Sales and use tax receipt collections in Jonesboro and Craighead County continue to rebound after falling behind earlier this year. The city has collected $8.988 million in sales and use taxes through the end of June, a 1% increase ($87,111) from the same period in 2017, according to the city. Craighead County collected $9.898 million, a less than 1% drop ($70,000) from the same period last year.
The sales tax collection numbers have been better in the city in recent months, and that’s a positive sign, Mayor Harold Perrin told Talk Business & Politics.
“We’re starting to see a little improvement, which is a relief. We are not close to where we’d like to be, to be honest. But we are starting to see some growth over last year, and we are about 1% better than we budgeted. But our budget was very conservative,” Perrin said.
Virtually the entire budget surplus as compared to last year was collected in June. The city collected $1.480 million that month, a 6.25% spike as compared to June 2017. It helped to make up the difference from a major drop in April. The city had dropped 9.98% ($139,105) in April, and for the year was behind in projected collections until the numbers started to rebound in May. It was the least amount of sales and use taxes reported in April since 2014 when the city collected $1.265 million. It was the second consecutive month the city had a decline.
Sales and use tax numbers are 60 days behind, meaning the latest numbers represent collections from April.
Perrin previously told Talk Business & Politics he thinks one reason the city sales tax numbers have stagnated, despite other economic indicators showing robust growth, is the expansion of online sales. Items sold online are not subject to sales tax collection, and it has had an impact, but Perrin doesn’t know exactly what it has been, he said.

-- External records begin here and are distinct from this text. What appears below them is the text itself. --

File: config.mk
export PLATFORM = sky130hd
export DESIGN_NAME = chip8_timers
export DESIGN_NICKNAME = d
export VERILOG_FILES = /design/src/rtl/chip8_pkg.sv /design/src/rtl/chip8_countdown.sv /design/src/rtl/chip8_timers.sv
export SDC_FILE = /design/constraint.sdc
export NUM_CORES = 1
export LEC_CHECK = 0
export ABC_AREA = 1
export BUFFER_PORTS_ARGS = -buffer_cell sky130_fd_sc_hd__buf_4
export CAP_MARGIN = 15
export CORE_UTILIZATION = 47
export CTS_CLUSTER_SIZE = 25
export DETAILED_ROUTE_END_ITERATION = 10
export PLACE_DENSITY = 0.75
export SETUP_SLACK_MARGIN = 0.02
export SYNTH_ARGS = -nofsm -noshare
export SYNTH_HDL_FRONTEND = slang
export SYNTH_SLANG_ARGS = --single-unit
File: constraint.sdc
create_clock -name clk -period 1.4 [get_ports clk]
set_input_delay 0.07 -clock clk [delete_from_list [all_inputs] [get_ports clk]]
set_output_delay 0.07 -clock clk [all_outputs]
set_load 0.02 [all_outputs]
File: src/rtl/chip8_pkg.sv
// Shared constants for the CHIP-8 delay/sound timer block.
// Timer select encoding and register width live here.
package chip8_pkg;

  localparam int TIMER_W = 8;

  localparam logic TIMER_SEL_DELAY = 1'b0;
  localparam logic TIMER_SEL_SOUND = 1'b1;

  function automatic int div_width(input int half);
    return (half > 1) ? $clog2(half) : 1;
  endfunction

endpackage

File: src/rtl/chip8_countdown.sv
// One 60 Hz countdown: load, tick, hold, saturate at 0.
// Pulses expired_o in the cycle the value first reads 0 after a tick.
module chip8_countdown
  import chip8_pkg::*;
(
  input  logic               clk,
  input  logic               rst,
  input  logic               load_i,
  input  logic [TIMER_W-1:0] data_i,
  input  logic               tick_i,
  output logic [TIMER_W-1:0] value_o,
  output logic               expired_o
);

  logic [TIMER_W-1:0] val_q, val_d;
  logic               exp_q, exp_d;
  logic               dec;

  // A load always wins over a tick in the same cycle.
  assign dec = tick_i && !load_i && (val_q != '0);

  always_comb begin
    val_d = val_q;
    exp_d = 1'b0;
    if (load_i) begin
      val_d = data_i;
    end else if (dec) begin
      val_d = val_q - 1'b1;
      exp_d = (val_q == TIMER_W'(1));
    end
  end

  always_ff @(posedge clk or posedge rst) begin
    if (rst) begin
      val_q <= '0;
      exp_q <= 1'b0;
    end else begin
      val_q <= val_d;
      exp_q <= exp_d;
    end
  end

  assign value_o   = val_q;
  assign expired_o = exp_q;

endmodule

File: src/rtl/chip8_timers.sv
// CHIP-8 delay and sound timers with optional square-wave beeper.
// Define CHIP8_BEEP_EN to build the beeper; otherwise beep_out is 0.
module chip8_timers
  import chip8_pkg::*;
#(
  parameter int CLOCK_HZ = 12000000,
  parameter int BEEP_HZ  = 440
) (
  input  logic               clk,
  input  logic               rst,
  input  logic               tick_60hz,
  input  logic               pause,
  input  logic               wr_en,
  input  logic               wr_sel,
  input  logic [TIMER_W-1:0] wr_data,
  output logic [TIMER_W-1:0] delay_value,
  output logic [TIMER_W-1:0] sound_value,
  output logic               sound_active,
  output logic               delay_expired,
  output logic               beep_out
);

  logic tick_en;
  logic ld_delay, ld_sound;
  logic snd_expired_unused;

  assign tick_en  = tick_60hz && !pause;
  assign ld_delay = wr_en && (wr_sel == TIMER_SEL_DELAY);
  assign ld_sound = wr_en && (wr_sel == TIMER_SEL_SOUND);

  chip8_countdown u_delay (
    .clk       (clk),
    .rst       (rst),
    .load_i    (ld_delay),
    .data_i    (wr_data),
    .tick_i    (tick_en),
    .value_o   (delay_value),
    .expired_o (delay_expired)
  );

  chip8_countdown u_sound (
    .clk       (clk),
    .rst       (rst),
    .load_i    (ld_sound),
    .data_i    (wr_data),
    .tick_i    (tick_en),
    .value_o   (sound_value),
    .expired_o (snd_expired_unused)
  );

  assign sound_active = (sound_value != '0);

`ifdef CHIP8_BEEP_EN
  localparam int HALF  = CLOCK_HZ / (2 * BEEP_HZ);
  localparam int DIV_W = div_width(HALF);
  localparam logic [DIV_W-1:0] DIV_TOP = DIV_W'(HALF - 1);

  logic [DIV_W-1:0] div_q, div_d;
  logic             beep_q, beep_d;

  // Silence parks the divider at its top so every tone starts in phase.
  always_comb begin
    div_d  = div_q;
    beep_d = beep_q;
    if (!sound_active) begin
      div_d  = DIV_TOP;
      beep_d = 1'b0;
    end else if (div_q == '0) begin
      div_d  = DIV_TOP;
      beep_d = !beep_q;
    end else begin
      div_d  = div_q - 1'b1;
    end
  end

  always_ff @(posedge clk or posedge rst) begin
    if (rst) begin
      div_q  <= DIV_TOP;
      beep_q <= 1'b0;
    end else begin
      div_q  <= div_d;
      beep_q <= beep_d;
    end
  end

  assign beep_out = beep_q;
`else
  assign beep_out = 1'b0;
`endif

endmodule
==> run_results.csv <==
group,metric,value,unit
setup_path,critPathSlowestCell,"dfrtp_2",
synthesis,yosysWarnings,0,
job,drv_cap,0,
clock_tree,htreeDepth,1,
global_routing,grt_pass1_vias,1266,
power,ir_drop,0.00106,V
run_status,outcome,"complete, no violations",
sta,setup_ws,0.0301,ns
clock_tree,root_buffer,"clkbuf_4",
synthesis,synth_common_cells,"nand2_1, nor2_1, inv_1",
floorplanning,placementRows,18,
synthesis,ys_ff_latch,17,
sta,setup_viol,0,
sta,finalHoldViolCount,0,
power,p_per_area,1380,mW/mm^2
detailed_routing,viasPerCell,5.25,
sta,final.period_utilization,0.979,
setup_path,arrival,1.62,ns
layout,drive_above_1_share,0.388,
synthesis,syn_nets,208,
sta,final.setup.tns,0,ns
synthesis,netlist_area,0.00123,sq mm
synthesis,avgSynthCellArea,6.49,sq um
setup_path,critical_path_class,"reg -> reg",
place,dp_hpwl,2.42,mm
sta,fin_crit,1.37,ns
floorplanning,die_h,53.2,um
global_routing,grt_pass1_wl,5.26,mm
detailed_routing,ant_nets,0,
place,routabilityCongestion,0.931,
global_routing,grt.overflow.total,0,
setup_path,path_buf_inv,2,
synthesis,synth_most_common_cell,"nand2_1",
sta,rsz0062_at_grt,"yes",
synthesis,synth_top_cell_by_area,"dfrtp_1",
setup_path,critPathMaxStageDelay,0.43,ns
place,port_buffers,31,
power,p_total,2.54,mW
floorplanning,initial_utilization,0.497,
setup_path,critPathLaunchType,"flip-flop",
floorplanning,die_w,53.2,um
synthesis,syn_inst,190,
synthesis,synth_top_area_frac,0.345,
detailed_routing,firstDrtPassIters,4,
sta,fmax,730,MHz
setup_path,crit_path_max_fanout,4,
clock_tree,cts_buffers,3,
floorplanning,dieArea,0.00283,sq mm
detailed_routing,vias,1470,
detailed_routing,routed.top_layer,"met4",
layout,fillCellCount,189,
setup_path,cp_common_cell,"nand2_1",
layout,utilization,0.742,
setup_path,critPathTopFamily,"simple AND/OR/NAND/NOR gates",
clock_tree,cts.path.max_buffers,2,
clock_tree,cts.sinks,17,
setup_path,r2r_start,"u_sound.value_o[0]",
synthesis,yosysUniqueCellTypes,25,
synthesis,synth_edf_count,0,
clock_tree,clk_latency,0.30,ns
detailed_routing,route.met2.wl,1.74,mm
detailed_routing,post-route-drc-count,0,
detailed_routing,drt_iter0_markers,39,
floorplanning,ios,33,
hold_path,hold_start,"wr_data[7]",
hold_path,hold_class,"in -> reg",
setup_path,critPathRequiredTime,1.65,ns
global_routing,grt_max_degree,18,
detailed_routing,wl_per_cell,12.7,um
setup_path,endpoint_kind,"flip-flop",
sta,clock_skew,0.0144,ns
clock_tree,cts_tree,"yes",
layout,fin_nets,269,
sta,drv_slew,0,
synthesis,postSynth.asyncResetShare,1.00,
detailed_routing,dr_wl_met3,227,um
global_routing,grt_usage,0.256,
synthesis,yosysSeqAreaShare,0.345,
power,leakagePower,0.987,nW
synthesis,ys_dominant_reg_cell,"dfrtp_1",
setup_path,cp_cell_sequence,"inv_2, buf_4, nand3_1, nor2_1, xor2_1, nand2_1, nand2_1",
detailed_routing,drt-met1-wl,1.55,mm
detailed_routing,drt_wl_total,3.56,mm
clock_tree,cts.clk_slew.worst_paths,0.11,ns
floorplanning,fp.coreArea,0.00248,sq mm
place,place_ws,-0.0412,ns
layout,syn_to_final_growth,49.1,%
layout,antenna_cells,0,
global_routing,antenna_found_initial,0,
synthesis,synth_area_leaders,"dfrtp_1, nand2_1, nand3_1",
setup_path,startpoint,"u_sound.value_o[0]",
area by class of cell:
class | count | area [sq um] | share of cell area
well taps | 30 | 37.5 | 0.0204
clock buffers | 4 | 26.3 | 0.0143
flip-flops and latches | 17 | 432 | 0.235
repair buffers | 58 | 444 | 0.242
multi-input cells | 144 | 797 | 0.434
inverters | 27 | 101 | 0.0551
cell usage in the layout, fill, tap and decap left out:
master and count:
a21oi_1 4, buf_4 55, buf_6 1, clkbuf_1 1, clkbuf_4 3, conb_1 1, dfrtp_1 12, dfrtp_2 5
dlygate4sd3_1 2, ha_1 1, ha_2 1, ha_4 2, inv_1 22, inv_2 5, nand2_1 52, nand2_2 4
nand2_4 3, nand3_1 24, nand4_1 1, nor2_1 20, nor2_2 6, nor2_4 7, nor3_1 1, o211ai_1 1
o21a_1 1, o21ai_0 3, o21ai_1 5, o21ai_2 2, o21ai_4 1, or2_2 2, xnor2_1 1, xor2_1 1
tightest hold or removal path, delay by kind of cell:
| family | cells | cell delay (ns) |
|---|---|---|
| buf+inv | 1 | 0.09 |
| simple gates | 2 | 0.10 |
cells by family (layout without fill, tap and decap cells):
kind of cell	after synthesis	after routing	synth area share
and+or+nand+nor	120	120	0.419
AOI/OAI and AO/OA	16	17	0.0812
buffers and inverters	30	89	0.0964
adders and majority gates	4	4	0.0406
DFF	17	17	0.345
xor gates and xnor gates	2	2	0.0142
other	1	1	0.00304
flip-flops by register name, summed over array words and instances (netlist names):
name,cells
u_delay.value_o,8
u_sound.value_o,8
u_delay.expired_o,1
stage by stage:
stage / instance area, sq um / hold WS [ns] / std cells
finish: 1840 / 0.00851 / 280
global route: 1840 / 0.0172 / 280
CTS: 1690 / 0.00619 / 272
detailed placement: 1610 / 0.112 / 262
global placement: 1610 / 0.104 / 262
floorplan: 1250 / -0.00414 / 190
per-layer routing:
metal | up-vias | track usage
li1 | 714 | -
met1 | 683 | 0.357
met2 | 64 | 0.398
met3 | 9 | 0.0287
met4 | 0 | 0.101
met5 | - | 0
power by group:
part           leakage [nW]  switching [mW]  total [mW]  internal (mW)
Sequential            0.203           0.124       0.738          0.615
Combinational         0.769           0.855        1.53          0.675
Clock                0.0150           0.165       0.276          0.111
Total                 0.987            1.14        2.54           1.40
repair_timing:
item                                    4_1_cts  5_1_grt
endpoints found under the setup margin       10       17
hold buffers                                  2        0
pin swaps                                     2        8
cloned                                        0        1
setup buffers                                 4        7
resized for setup                             4       26
endpoints found under the hold margin        18        0
path summary, 6_finish.rpt:
check / to / slack (ns) / cells after the start
worst max-delay path: u_sound.value_o[7] / 0.03 / 7
worst min-delay path: u_delay.value_o[7] / 0.009 / 3
worst max register to register: u_sound.value_o[7] / 0.03 / 7
worst min register to register: u_delay.value_o[1] / 0.56 / 2
max in group asynchronous: u_delay.value_o[0] / 0.82 / 4
min in group asynchronous: u_sound.value_o[4] / 0.35 / 4
Note: power is estimated with default switching activity, not from simulation.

Last week the U.S. Supreme Court, in a 5-4 ruling, reversed a previous high court ruling, opening the door for states such as Arkansas to collect sales tax on e-commerce sold goods.
Civic leaders, economists, and others have competing theories as to why Northeast Arkansas has experienced consistent economic growth during the last four decades. The region’s diverse jobs base – agriculture, food processing, health and medical, Arkansas State University, and professional services – have had an insulating effect, but economic gains are also tied to population growth.
Since the early 1970s, Jonesboro has grown by about 3% each year, according to the U.S. Census Bureau. As of 2016, the city had about 76,000 residents. Jonesboro was the fifth largest city in Arkansas based on population in the 2010 census. The city is the second largest in terms of geographic size, trailing Little Rock.